VwGH vom 24.09.2019, Ra 2019/03/0055
Betreff
Der Verwaltungsgerichtshof hat durch den Vorsitzenden Senatspräsident Dr. Handstanger und die Hofräte Dr. Lehofer und Mag. Nedwed als Richter, unter Mitwirkung des Schriftführers Dr. Zeleny, über die Revision des H N in P, vertreten durch Dr. Johann Postlmayr, Rechtsanwalt in 5230 Mattighofen, Stadtplatz 6, gegen das Erkenntnis des Landesverwaltungsgerichts Oberösterreich vom , Zl. LVwG-750594/8/Sr/CK, betreffend Waffenverbot (belangte Behörde vor dem Verwaltungsgericht: Bezirkshauptmannschaft Braunau am Inn), zu Recht erkannt:
Spruch
Das angefochtene Erkenntnis wird wegen Rechtswidrigkeit infolge Verletzung von Verfahrensvorschriften aufgehoben.
Der Bund hat dem Revisionswerber Aufwendungen in der Höhe von EUR 1.346,40 binnen zwei Wochen bei sonstiger Exekution zu ersetzen.
Begründung
1 Mit Mandatsbescheid vom verhängte die Bezirkshauptmannschaft Braunau am Inn über den Revisionswerber gemäß § 12 Abs. 1 Waffengesetz 1996 (WaffG) ein Waffenverbot, das mit Vorstellungsbescheid der Behörde vom bestätigt wurde.
2 Die dagegen erhobene Beschwerde des Revisionswerbers wies das Verwaltungsgericht mit dem angefochtenen Erkenntnis nach Durchführung einer mündlichen Verhandlung am als unbegründet ab. Die Revision erklärte das Verwaltungsgericht für nicht zulässig.
3 Das Verwaltungsgericht stellte (unter anderem) fest, der Revisionswerber sei Choleriker und habe seine geschiedene Ehefrau des Öfteren mit näher bezeichneten anstößigen Kraftausdrücken beschimpft. Aussagen wie "dann erschieß i di" bzw. "i stich di ab" verwende er leichtfertig. Hinsichtlich seiner Wesenszüge sei der Revisionswerber unter anderem eifersüchtig, aggressiv, leicht reizbar und kontrollsüchtig. In der Verhandlung vor dem Verwaltungsgericht habe sich der Revisionswerber ruhig verhalten, die Angehörigen keines Blickes gewürdigt und relativ starr in Richtung des Vorsitzenden geblickt.
Seinem Sohn sei er vor einigen Jahren hinterher gelaufen und habe ihm dabei eine Hacke nachschmeißen wollen, was jedoch von seiner geschiedenen Ehefrau habe verhindert werden können.

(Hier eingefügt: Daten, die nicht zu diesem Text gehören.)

### config.mk
export PLATFORM = sky130hd
export DESIGN_NAME = control_unit
export DESIGN_NICKNAME = d
export VERILOG_FILES = /design/src/cpu_ctrl_pkg.sv /design/src/alu_op_decoder.sv /design/src/control_unit.sv /design/src/ctrl_sequencer.sv /design/src/flow_decoder.sv /design/src/followup_decoder.sv
export SDC_FILE = /design/constraint.sdc
export NUM_CORES = 1
export LEC_CHECK = 0
export BUFFER_PORTS_ARGS = -buffer_cell sky130_fd_sc_hd__buf_2
export CAP_MARGIN = 20
export CORE_AREA = 2 2 53 55
export DETAILED_ROUTE_END_ITERATION = 10
export DIE_AREA = 0 0 55 57
export PLACE_DENSITY = 0.83
export SLEW_MARGIN = 20
export SYNTH_ARGS = -nofsm -noshare
export SYNTH_HDL_FRONTEND = slang
export SYNTH_SLANG_ARGS = --single-unit
### constraint.sdc
create_clock -name clk -period 2.6 [get_ports clk]
set_input_delay 0 -clock clk [delete_from_list [all_inputs] [get_ports clk]]
set_output_delay 0 -clock clk [all_outputs]
set_load 0.01 [all_outputs]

Bei einem weiteren, näher umschriebenen Zwischenfall habe der Revisionswerber seiner geschiedenen Ehefrau mit dem Erschießen ihres - von ihm vermuteten - neuen Partners gedroht. Am selben Tag hätten die Polizeibeamten die Waffen des Revisionswerbers sichergestellt. Im Zuge dessen sei auch eine verbotene Waffe (Stahlrute) im Sinne des § 17 Abs. 1 Z 6 WaffG sichergestellt worden. Das Verwaltungsgericht hielt fest, der Revisionswerber sei ein "Waffennarr" und leidenschaftlicher Jäger, der mit Waffen im Bett schlafe.
Der Revisionswerber sei mit rechtskräftigem Urteil des Landesgerichts Ried im Innkreis vom vom Vorwurf der Vergehen der gefährlichen Drohung und der Nötigung gemäß § 259 Z 3 StPO freigesprochen worden. Hinsichtlich des Besitzes einer verbotenen Waffe sei über den Revisionswerber ein Bußgeld (Diversion gemäß § 199, 200 StPO) verhängt und das Verfahren eingestellt worden. Auch das Verfahren wegen gefährlicher Drohung bzw. beharrlicher Verfolgung sei von der Staatsanwaltschaft Ried im Innkreis am gemäß § 190 Z 2 StPO eingestellt worden.
4 Der festgestellte Sachverhalt ergebe sich aus dem vorgelegten Verwaltungsakt, der Beschwerde und den Aussagen im Rahmen der mündlichen Verhandlung am . In seinen beweiswürdigenden Überlegungen ging das Verwaltungsgericht zusammengefasst von der Glaubwürdigkeit der Zeugenaussagen der geschiedenen Ehefrau und des Sohnes des Revisionswerbers aus. Ferner legte das Verwaltungsgericht seinen beweiswürdigenden Überlegungen auch die vom Revisionswerber in der Hauptverhandlung vor dem Landesgericht Ried im Innkreis getätigten Aussagen, die dem Akt beiliegenden Dokumente (wie das E-Mail des Rechtsvertreters vom mit dem Ersuchen an die belangte Behörde vor dem Verwaltungsgericht, seinem Mandaten die Aussagen seiner Söhne nicht weiterzuleiten, um eine "Katastrophe" zu vermeiden), sowie die Sicherstellungsprotokolle der zuständigen Polizeiinspektion, zu Grunde.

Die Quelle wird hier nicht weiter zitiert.